BLU-RAY STORE           HD-DVD STORE         HIGH DEFINITION DVD STORE

 

Easiest way to catch up is simply read the new Newsletter Archive HERE.

 

STRATEGIES: The best way to take full advantage of Amazon is to use PRE-ORDERs - lock in at the discount price by ORDERING - if perchance you decide against the purchase you have until the release date to cancel - at no charge.

AND  if you will purchase more than 35 DVDs (or anything) in a 365 day period (and live in the Continental US) it makes excellent financial sense to subscribe to Amazon Prime! You will get Free 2-day shipping on your purchases!

 

LATEST Additions to the Release Calendar (PRE-ORDER!):

NOTEWORTHY: The Region 2 PAL Optimum Collections coming out are generally just a rehash of older releases - many 2nd tier to Criterion DVDs, BUT the price is right for anyone who is just getting into the respective director or star. Entry level preferred.

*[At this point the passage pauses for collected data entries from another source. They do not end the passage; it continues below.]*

<file path="src/dma_axi_pkg.sv">
`default_nettype none

package dma_axi_pkg;

	// Bus widths
	localparam int AXI_ADDR_W  = 32;
	localparam int AXI_DATA_W  = 32;
	localparam int AXI_STRB_W  = AXI_DATA_W / 8;
	localparam int AXI_LEN_W   = 8;
	localparam int AXI_SIZE_W  = 3;
	localparam int AXI_BURST_W = 2;
	localparam int AXI_RESP_W  = 2;

	// Side-band widths, AXI4 lock is a single bit
	localparam int AXI_ID_W    = 1;
	localparam int AXI_LOCK_W  = 1;
	localparam int AXI_CACHE_W = 4;
	localparam int AXI_PROT_W  = 3;
	localparam int AXI_QOS_W   = 4;

	// Every beat uses the whole data bus
	localparam logic [AXI_SIZE_W-1:0] AXI_SIZE_FULL = AXI_SIZE_W'($clog2(AXI_STRB_W));

	typedef enum logic [AXI_BURST_W-1:0] {
		BURST_FIXED = 2'b00,
		BURST_INCR  = 2'b01,
		BURST_WRAP  = 2'b10
	} axi_burst_e;

	typedef enum logic [AXI_RESP_W-1:0] {
		RESP_OKAY   = 2'b00,
		RESP_EXOKAY = 2'b01,
		RESP_SLVERR = 2'b10,
		RESP_DECERR = 2'b11
	} axi_resp_e;

	// Fixed side-band values, normal non-cacheable bufferable access
	localparam logic [AXI_ID_W-1:0]    AXI_ID_VAL    = '0;
	localparam logic [AXI_LOCK_W-1:0]  AXI_LOCK_VAL  = 1'b0;
	localparam logic [AXI_CACHE_W-1:0] AXI_CACHE_VAL = 4'b0011;
	localparam logic [AXI_PROT_W-1:0]  AXI_PROT_VAL  = 3'b000;
	localparam logic [AXI_QOS_W-1:0]   AXI_QOS_VAL   = 4'h0;

endpackage

`default_nettype wire

</file>
<file path="src/dma_native_pkg.sv">
`default_nettype none

package dma_native_pkg;

	// Native data bus
	localparam int NATIVE_ADDR_W = 32;
	localparam int NATIVE_DATA_W = 32;
	localparam int NATIVE_STRB_W = NATIVE_DATA_W / 8;

	// Port layout, write port sits above the read ports
	localparam int N_READ_PORTS = 2;
	localparam int N_PORTS      = N_READ_PORTS + 1;
	localparam int WR_PORT      = N_READ_PORTS;
	localparam int PORT_IDX_W   = (N_READ_PORTS > 1) ? $clog2(N_READ_PORTS) : 1;

	// Burst length limits
	localparam int BURST_LEN_W = 4;
	localparam int MAX_BURST   = 16;
	localparam int BUF_AW      = $clog2(MAX_BURST);
	localparam int BEAT_CNT_W  = $clog2(MAX_BURST + 1);

	typedef enum logic [1:0] {
		RD_IDLE, RD_ADDR, RD_FILL, RD_SERVE
	} rd_state_e;

	typedef enum logic [1:0] {
		WR_IDLE, WR_ADDR, WR_DATA, WR_RESP
	} wr_state_e;

endpackage

`default_nettype wire

</file>
<file path="src/native_bus_if.sv">
`timescale 1ns/1ps
`default_nettype none

// One native memory port, valid held until a single-cycle ready
interface native_bus_if;
	import dma_native_pkg::*;

	logic                     valid;
	logic [NATIVE_ADDR_W-1:0] addr;
	logic [NATIVE_DATA_W-1:0] wdata;
	logic [NATIVE_STRB_W-1:0] wstrb;
	logic [NATIVE_DATA_W-1:0] rdata;
	logic                     ready;

	modport requester (
		output valid, addr, wdata, wstrb,
		input  rdata, ready
	);

	modport responder (
		input  valid, addr, wdata, wstrb,
		output rdata, ready
	);

endinterface

`default_nettype wire

</file>
<file path="src/axi_dma.sv">
`timescale 1ns/1ps
`default_nettype none

module axi_dma (
	input wire clk,
	input wire rst_n,

	// Native ports {write, read 1, read 0}
	input wire [dma_native_pkg::N_PORTS-1:0]                                databus_valid,
	input wire [dma_native_pkg::N_PORTS*dma_native_pkg::NATIVE_ADDR_W-1:0] databus_addr,
	input wire [dma_native_pkg::N_PORTS*dma_native_pkg::NATIVE_DATA_W-1:0] databus_wdata,
	input wire [dma_native_pkg::N_PORTS*dma_native_pkg::NATIVE_STRB_W-1:0] databus_wstrb,
	output wire [dma_native_pkg::N_PORTS*dma_native_pkg::NATIVE_DATA_W-1:0] databus_rdata,
	output wire [dma_native_pkg::N_PORTS-1:0]                               databus_ready,

	input wire [dma_native_pkg::BURST_LEN_W-1:0] rd_len,
	input wire [dma_native_pkg::BURST_LEN_W-1:0] wr_len,

	output wire [dma_axi_pkg::AXI_ID_W-1:0]    m_axi_awid,
	output wire [dma_axi_pkg::AXI_ADDR_W-1:0]  m_axi_awaddr,
	output wire [dma_axi_pkg::AXI_LEN_W-1:0]   m_axi_awlen,
	output wire [dma_axi_pkg::AXI_SIZE_W-1:0]  m_axi_awsize,
	output wire [dma_axi_pkg::AXI_BURST_W-1:0] m_axi_awburst,
	output wire [dma_axi_pkg::AXI_LOCK_W-1:0]  m_axi_awlock,
	output wire [dma_axi_pkg::AXI_CACHE_W-1:0] m_axi_awcache,
	output wire [dma_axi_pkg::AXI_PROT_W-1:0]  m_axi_awprot,
	output wire [dma_axi_pkg::AXI_QOS_W-1:0]   m_axi_awqos,
	output wire                                m_axi_awvalid,
	input wire                                 m_axi_awready,

	output wire [dma_axi_pkg::AXI_DATA_W-1:0]  m_axi_wdata,
	output wire [dma_axi_pkg::AXI_STRB_W-1:0]  m_axi_wstrb,
	output wire                                m_axi_wlast,
	output wire                                m_axi_wvalid,
	input wire                                 m_axi_wready,

	input wire [dma_axi_pkg::AXI_RESP_W-1:0]   m_axi_bresp,
	input wire                                 m_axi_bvalid,
	output wire                                m_axi_bready,

	output wire [dma_axi_pkg::AXI_ID_W-1:0]    m_axi_arid,
	output wire [dma_axi_pkg::AXI_ADDR_W-1:0]  m_axi_araddr,
	output wire [dma_axi_pkg::AXI_LEN_W-1:0]   m_axi_arlen,
	output wire [dma_axi_pkg::AXI_SIZE_W-1:0]  m_axi_arsize,
	output wire [dma_axi_pkg::AXI_BURST_W-1:0] m_axi_arburst,
	output wire [dma_axi_pkg::AXI_LOCK_W-1:0]  m_axi_arlock,
	output wire [dma_axi_pkg::AXI_CACHE_W-1:0] m_axi_arcache,
	output wire [dma_axi_pkg::AXI_PROT_W-1:0]  m_axi_arprot,
	output wire [dma_axi_pkg::AXI_QOS_W-1:0]   m_axi_arqos,
	output wire                                m_axi_arvalid,
	input wire                                 m_axi_arready,

	input wire [dma_axi_pkg::AXI_DATA_W-1:0]   m_axi_rdata,
	input wire [dma_axi_pkg::AXI_RESP_W-1:0]   m_axi_rresp,
	input wire                                 m_axi_rlast,
	input wire                                 m_axi_rvalid,
	output wire                                m_axi_rready
);
	import dma_native_pkg::*;

	native_bus_if rd_bus [N_READ_PORTS] ();
	native_bus_if rd_merged ();
	native_bus_if wr_bus ();

	// Read port i sits in slice i
	for (genvar i = 0; i < N_READ_PORTS; i++) begin : g_rd
		assign rd_bus[i].valid = databus_valid[i];
		assign rd_bus[i].addr  = databus_addr[i*NATIVE_ADDR_W +: NATIVE_ADDR_W];
		assign rd_bus[i].wdata = databus_wdata[i*NATIVE_DATA_W +: NATIVE_DATA_W];
		assign rd_bus[i].wstrb = databus_wstrb[i*NATIVE_STRB_W +: NATIVE_STRB_W];
		assign databus_rdata[i*NATIVE_DATA_W +: NATIVE_DATA_W] = rd_bus[i].rdata;
		assign databus_ready[i] = rd_bus[i].ready;
	end

	assign wr_bus.valid = databus_valid[WR_PORT];
	assign wr_bus.addr  = databus_addr[WR_PORT*NATIVE_ADDR_W +: NATIVE_ADDR_W];
	assign wr_bus.wdata = databus_wdata[WR_PORT*NATIVE_DATA_W +: NATIVE_DATA_W];
	assign wr_bus.wstrb = databus_wstrb[WR_PORT*NATIVE_STRB_W +: NATIVE_STRB_W];
	assign databus_rdata[WR_PORT*NATIVE_DATA_W +: NATIVE_DATA_W] = wr_bus.rdata;
	assign databus_ready[WR_PORT] = wr_bus.ready;

	dma_read_merge read_merge_i (
		.clk   (clk),
		.rst_n (rst_n),
		.m     (rd_bus),
		.s     (rd_merged)
	);

	axi_dma_r dma_r_i (
		.bus (rd_merged),
		.*
	);

	axi_dma_w dma_w_i (
		.bus (wr_bus),
		.*
	);

endmodule

`default_nettype wire

</file>
<file path="src/axi_dma_r.sv">
`timescale 1ns/1ps
`default_nettype none

module axi_dma_r (
	input wire clk,
	input wire rst_n,
	native_bus_if.responder bus,
	input wire [dma_native_pkg::BURST_LEN_W-1:0] rd_len,

	output logic [dma_axi_pkg::AXI_ID_W-1:0]    m_axi_arid,
	output logic [dma_axi_pkg::AXI_ADDR_W-1:0]  m_axi_araddr,
	output logic [dma_axi_pkg::AXI_LEN_W-1:0]   m_axi_arlen,
	output logic [dma_axi_pkg::AXI_SIZE_W-1:0]  m_axi_arsize,
	output dma_axi_pkg::axi_burst_e             m_axi_arburst,
	output logic [dma_axi_pkg::AXI_LOCK_W-1:0]  m_axi_arlock,
	output logic [dma_axi_pkg::AXI_CACHE_W-1:0] m_axi_arcache,
	output logic [dma_axi_pkg::AXI_PROT_W-1:0]  m_axi_arprot,
	output logic [dma_axi_pkg::AXI_QOS_W-1:0]   m_axi_arqos,
	output logic                                m_axi_arvalid,
	input wire                                  m_axi_arready,

	input wire [dma_axi_pkg::AXI_DATA_W-1:0]    m_axi_rdata,
	input wire [dma_axi_pkg::AXI_RESP_W-1:0]    m_axi_rresp,
	input wire                                  m_axi_rlast,
	input wire                                  m_axi_rvalid,
	output logic                                m_axi_rready
);
	import dma_native_pkg::*;
	import dma_axi_pkg::*;

	rd_state_e                state_q;
	logic [NATIVE_DATA_W-1:0] buf_mem [MAX_BURST];
	logic [BEAT_CNT_W-1:0]    wr_cnt_q;
	logic [BEAT_CNT_W-1:0]    rd_cnt_q;
	logic [NATIVE_ADDR_W-1:0] next_addr_q;
	logic [AXI_ADDR_W-1:0]    araddr_q;
	logic [AXI_LEN_W-1:0]     arlen_q;
	logic                     ready_q;
	logic [NATIVE_DATA_W-1:0] rdata_q;
	logic                     req;
	logic                     hit;
	logic                     beat;
	logic                     accept;

	// Valid stays high during the ready cycle, which must not count twice
	assign req    = bus.valid && !ready_q;
	assign accept = req && (state_q == RD_IDLE || state_q == RD_SERVE);
	assign hit    = state_q == RD_SERVE && bus.addr == next_addr_q && rd_cnt_q != wr_cnt_q;
	assign beat   = m_axi_rvalid && m_axi_rready;

	always_ff @(posedge clk) begin
		if (!rst_n) begin
			state_q  <= RD_IDLE;
			ready_q  <= 1'b0;
			wr_cnt_q <= '0;
			rd_cnt_q <= '0;
		end else begin
			ready_q <= 1'b0;
			case (state_q)
				RD_IDLE, RD_SERVE: begin
					if (accept && hit) begin
						ready_q  <= 1'b1;
						rd_cnt_q <= rd_cnt_q + BEAT_CNT_W'(1);
						if (rd_cnt_q + BEAT_CNT_W'(1) == wr_cnt_q) begin
							state_q <= RD_IDLE;
						end
					end else if (accept) begin
						// Miss drops whatever is left in the buffer
						state_q  <= RD_ADDR;
						wr_cnt_q <= '0;
						rd_cnt_q <= '0;
					end
				end
				RD_ADDR: begin
					if (m_axi_arready) begin
						state_q <= RD_FILL;
					end
				end
				RD_FILL: begin
					if (beat) begin
						wr_cnt_q <= wr_cnt_q + BEAT_CNT_W'(1);
						// First beat answers the pending request
						if (wr_cnt_q == '0) begin
							ready_q  <= 1'b1;
							rd_cnt_q <= BEAT_CNT_W'(1);
						end
						if (m_axi_rlast) begin
							state_q <= (wr_cnt_q == '0) ? RD_IDLE : RD_SERVE;
						end
					end
				end
				default: state_q <= RD_IDLE;
			endcase
		end
	end

	always_ff @(posedge clk) begin
		if (accept && hit) begin
			rdata_q     <= buf_mem[rd_cnt_q[BUF_AW-1:0]];
			next_addr_q <= next_addr_q + NATIVE_ADDR_W'(NATIVE_STRB_W);
		end else if (accept) begin
			araddr_q    <= bus.addr;
			arlen_q     <= AXI_LEN_W'(rd_len);
			next_addr_q <= bus.addr + NATIVE_ADDR_W'(NATIVE_STRB_W);
		end
		if (state_q == RD_FILL && beat) begin
			buf_mem[wr_cnt_q[BUF_AW-1:0]] <= m_axi_rdata;
			if (wr_cnt_q == '0) begin
				rdata_q <= m_axi_rdata;
			end
		end
	end

	assign m_axi_arid    = AXI_ID_VAL;
	assign m_axi_araddr  = araddr_q;
	assign m_axi_arlen   = arlen_q;
	assign m_axi_arsize  = AXI_SIZE_FULL;
	assign m_axi_arburst = BURST_INCR;
	assign m_axi_arlock  = AXI_LOCK_VAL;
	assign m_axi_arcache = AXI_CACHE_VAL;
	assign m_axi_arprot  = AXI_PROT_VAL;
	assign m_axi_arqos   = AXI_QOS_VAL;
	assign m_axi_arvalid = state_q == RD_ADDR;
	assign m_axi_rready  = state_q == RD_FILL;

	assign bus.ready = ready_q;
	assign bus.rdata = rdata_q;

endmodule

`default_nettype wire

</file>
<file path="src/axi_dma_w.sv">
`timescale 1ns/1ps
`default_nettype none

module axi_dma_w (
	input wire clk,
	input wire rst_n,
	native_bus_if.responder bus,
	input wire [dma_native_pkg::BURST_LEN_W-1:0] wr_len,

	output logic [dma_axi_pkg::AXI_ID_W-1:0]    m_axi_awid,
	output logic [dma_axi_pkg::AXI_ADDR_W-1:0]  m_axi_awaddr,
	output logic [dma_axi_pkg::AXI_LEN_W-1:0]   m_axi_awlen,
	output logic [dma_axi_pkg::AXI_SIZE_W-1:0]  m_axi_awsize,
	output dma_axi_pkg::axi_burst_e             m_axi_awburst,
	output logic [dma_axi_pkg::AXI_LOCK_W-1:0]  m_axi_awlock,
	output logic [dma_axi_pkg::AXI_CACHE_W-1:0] m_axi_awcache,
	output logic [dma_axi_pkg::AXI_PROT_W-1:0]  m_axi_awprot,
	output logic [dma_axi_pkg::AXI_QOS_W-1:0]   m_axi_awqos,
	output logic                                m_axi_awvalid,
	input wire                                  m_axi_awready,

	output logic [dma_axi_pkg::AXI_DATA_W-1:0]  m_axi_wdata,
	output logic [dma_axi_pkg::AXI_STRB_W-1:0]  m_axi_wstrb,
	output logic                                m_axi_wlast,
	output logic                                m_axi_wvalid,
	input wire                                  m_axi_wready,

	input wire [dma_axi_pkg::AXI_RESP_W-1:0]    m_axi_bresp,
	input wire                                  m_axi_bvalid,
	output logic                                m_axi_bready
);
	import dma_native_pkg::*;
	import dma_axi_pkg::*;

	wr_state_e             state_q;
	logic [AXI_ADDR_W-1:0] awaddr_q;
	logic [AXI_LEN_W-1:0]  awlen_q;
	logic [AXI_LEN_W-1:0]  beat_q;
	logic                  w_hs;

	assign w_hs = m_axi_wvalid && m_axi_wready;

	always_ff @(posedge clk) begin
		if (!rst_n) begin
			state_q <= WR_IDLE;
			beat_q  <= '0;
		end else begin
			case (state_q)
				WR_IDLE: begin
					// First write opens the burst but is acked in DATA
					if (bus.valid) begin
						state_q <= WR_ADDR;
						beat_q  <= '0;
					end
				end
				WR_ADDR: begin
					if (m_axi_awready) begin
						state_q <= WR_DATA;
					end
				end
				WR_DATA: begin
					if (w_hs) begin
						beat_q <= beat_q + AXI_LEN_W'(1);
						if (m_axi_wlast) begin
							state_q <= WR_RESP;
						end
					end
				end
				WR_RESP: begin
					if (m_axi_bvalid) begin
						state_q <= WR_IDLE;
					end
				end
				default: state_q <= WR_IDLE;
			endcase
		end
	end

	// Burst address and length from the first write only
	always_ff @(posedge clk) begin
		if (state_q == WR_IDLE && bus.valid) begin
			awaddr_q <= bus.addr;
			awlen_q  <= AXI_LEN_W'(wr_len);
		end
	end

	assign m_axi_awid    = AXI_ID_VAL;
	assign m_axi_awaddr  = awaddr_q;
	assign m_axi_awlen   = awlen_q;
	assign m_axi_awsize  = AXI_SIZE_FULL;
	assign m_axi_awburst = BURST_INCR;
	assign m_axi_awlock  = AXI_LOCK_VAL;
	assign m_axi_awcache = AXI_CACHE_VAL;
	assign m_axi_awprot  = AXI_PROT_VAL;
	assign m_axi_awqos   = AXI_QOS_VAL;
	assign m_axi_awvalid = state_q == WR_ADDR;

	// Native writes pass straight through as W beats
	assign m_axi_wvalid = state_q == WR_DATA && bus.valid;
	assign m_axi_wdata  = bus.wdata;
	assign m_axi_wstrb  = bus.wstrb;
	assign m_axi_wlast  = beat_q == awlen_q;
	assign m_axi_bready = state_q == WR_RESP;

	assign bus.ready = w_hs;
	// Write port carries no read data
	assign bus.rdata = '0;

endmodule

`default_nettype wire

</file>
<file path="src/dma_read_merge.sv">
`timescale 1ns/1ps
`default_nettype none

module dma_read_merge (
	input wire clk,
	input wire rst_n,
	native_bus_if.responder m [dma_native_pkg::N_READ_PORTS],
	native_bus_if.requester s
);
	import dma_native_pkg::*;

	logic [N_READ_PORTS-1:0]  req_valid;
	logic [NATIVE_ADDR_W-1:0] req_addr  [N_READ_PORTS];
	logic [NATIVE_DATA_W-1:0] req_wdata [N_READ_PORTS];
	logic [NATIVE_STRB_W-1:0] req_wstrb [N_READ_PORTS];

	logic                  busy_q;
	logic [PORT_IDX_W-1:0] sel_q;
	logic [PORT_IDX_W-1:0] prio_q;
	logic [PORT_IDX_W-1:0] pick;

	// Interface arrays need constant indices, so gather the ports here
	for (genvar i = 0; i < N_READ_PORTS; i++) begin : g_port
		assign req_valid[i] = m[i].valid;
		assign req_addr[i]  = m[i].addr;
		assign req_wdata[i] = m[i].wdata;
		assign req_wstrb[i] = m[i].wstrb;

		// Only the granted port sees the response
		assign m[i].rdata = (busy_q && sel_q == PORT_IDX_W'(i)) ? s.rdata : '0;
		assign m[i].ready = busy_q && (sel_q == PORT_IDX_W'(i)) && s.ready;
	end

	// First requester at or after the priority pointer
	always_comb begin
		pick = prio_q;
		for (int k = N_READ_PORTS - 1; k >= 0; k--) begin
			if (req_valid[(int'(prio_q) + k) % N_READ_PORTS]) begin
				pick = PORT_IDX_W'((int'(prio_q) + k) % N_READ_PORTS);
			end
		end
	end

	always_ff @(posedge clk) begin
		if (!rst_n) begin
			busy_q <= 1'b0;
			sel_q  <= '0;
			prio_q <= '0;
		end else if (!busy_q) begin
			if (|req_valid) begin
				busy_q <= 1'b1;
				sel_q  <= pick;
			end
		end else if (s.ready) begin
			// Pass priority to the port after the one just served
			busy_q <= 1'b0;
			prio_q <= PORT_IDX_W'((int'(sel_q) + 1) % N_READ_PORTS);
		end
	end

	assign s.valid = busy_q && req_valid[sel_q];
	assign s.addr  = req_addr[sel_q];
	assign s.wdata = req_wdata[sel_q];
	assign s.wstrb = req_wstrb[sel_q];

endmodule

`default_nettype wire

</file>
### config.mk
export PLATFORM = sky130hd
export DESIGN_NAME = fetch_top
export DESIGN_NICKNAME = d
export VERILOG_FILES = /design/src/hw/fetch_pkg.sv /design/src/hw/inst_fifo.sv /design/src/hw/fetch_stage.sv /design/src/hw/fetch_ctrl_regs.sv /design/src/hw/fetch_top.sv
export SDC_FILE = /design/constraint.sdc
export NUM_CORES = 1
export LEC_CHECK = 0
export BUFFER_PORTS_ARGS = -buffer_cell sky130_fd_sc_hd__buf_2
export CORE_MARGIN = 1
export CORE_UTILIZATION = 45
export CTS_CLUSTER_DIAMETER = 60
export DETAILED_ROUTE_END_ITERATION = 10
export PLACE_DENSITY = 0.75
export SLEW_MARGIN = 10
export SYNTH_ARGS = -nofsm -noshare
export SYNTH_HDL_FRONTEND = slang
export SYNTH_HIERARCHICAL = 1
export SYNTH_SLANG_ARGS = --single-unit
### constraint.sdc
create_clock -name i_clk -period 9.4 [get_ports i_clk]
set_input_delay 1.88 -clock i_clk [delete_from_list [all_inputs] [get_ports i_clk]]
set_output_delay 1.88 -clock i_clk [all_outputs]
set_load 0.1 [all_outputs]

Daryl Chin says: Philippe Garrel's Regular Lovers (released by Zeitgeist): this is a magnificent film, which details a young man's response to the events of May 1968 in Paris.
Alan Mayerson's
Steelyard Blues. This movie was an outgrowth of the FTA (Fuck The Army) theatrics which Jane Fonda and Donald Sutherland were involved with in the early 1970s (Fonda plays a hooker, almost a parody of her part in Klute).
On April 17, Kino is releasing Grigori Chukrai's
The Forty-First, acclaimed in its time (1956) as one of the most beautiful color movies (other rivals were Visconti's Senso and Teshigahara's Gate of Hell), and a very strong film set during the Russian Revolution.
But
The Forty-First (if it's halfway decent, with Kino you always expect interlaced) and Regular Lovers are really extraordinary films, so I'm looking forward to the DVDs. (Thanks Daryl!)

I'll add that Gance's Napoléon Bonaparte as should be one of the more exciting releases of the year to date. I *think* it's public domain but let's hope Optimum puts some effort in. It could be a real treat of a DVD experience!

 

The Forty-First (Grigori Chukhrai, 1956) Kino Video

Steelyard Blues (Alan Myerson, 1973) Warner Home Video

Regular Lovers (Philippe Garrel, 2005) Zeitgeist Films

I Deal in Danger (Walter Grauman, 1966) 20th Century Fox

The Queen [Blu-ray](Stephen Frears, 2006) Miramax

The Queen (Stephen Frears, 2006) Miramax

Pier Paolo Pasolini Vol.2 (Hawks And Sparrows, Oedipus Rex and Pigsty) Tartan Video

Jean Cocteau Collection (Le Sang D'un Poete (Blood Of A Poet), Testament D'orphee (The Testament Of Orpheus) And Cocteau Cineaste Documentary) R2 UK Optimum Home Entertainment

Napoléon Bonaparte (Abel Gance, 1934) R2 UK Optimum Home Entertainment

Fritz Lang Box Set - (Metropolis, Dr Mabuse - The Gambler, Spione, M and The Testament Of Dr Mabuse) R2 UK Eureka Entertainment

Henri-Georges Clouzot Collection - (Quai Des Orfevres, Le Corbeau and The Wages Of Fear) R2 UK Optimum Home Entertainment

Le Jour se lève (Marcel Carné, 1939) R2 UK Optimum Home Entertainment

The Big Lebowski [HD DVD] (Joel Coen, 1998) Universal Studios

Letters from Iwo Jima (Two-Disc Special Edition) (Clint Eastwood, 2007) Warner

Letters from Iwo Jima (Combo HD DVD and Standard DVD) [HD DVD] (Clint Eastwood, 2007) Warner

Sombre (Philippe Grandrieux, 1998) Koch Lorber Films

 

RECOMMENDATIONS:  He's not afraid to be a little subversive and L'Ennui is my favorite Cedric Kahn film to date. The Artificial Eye release is far and away the edition to purchase. 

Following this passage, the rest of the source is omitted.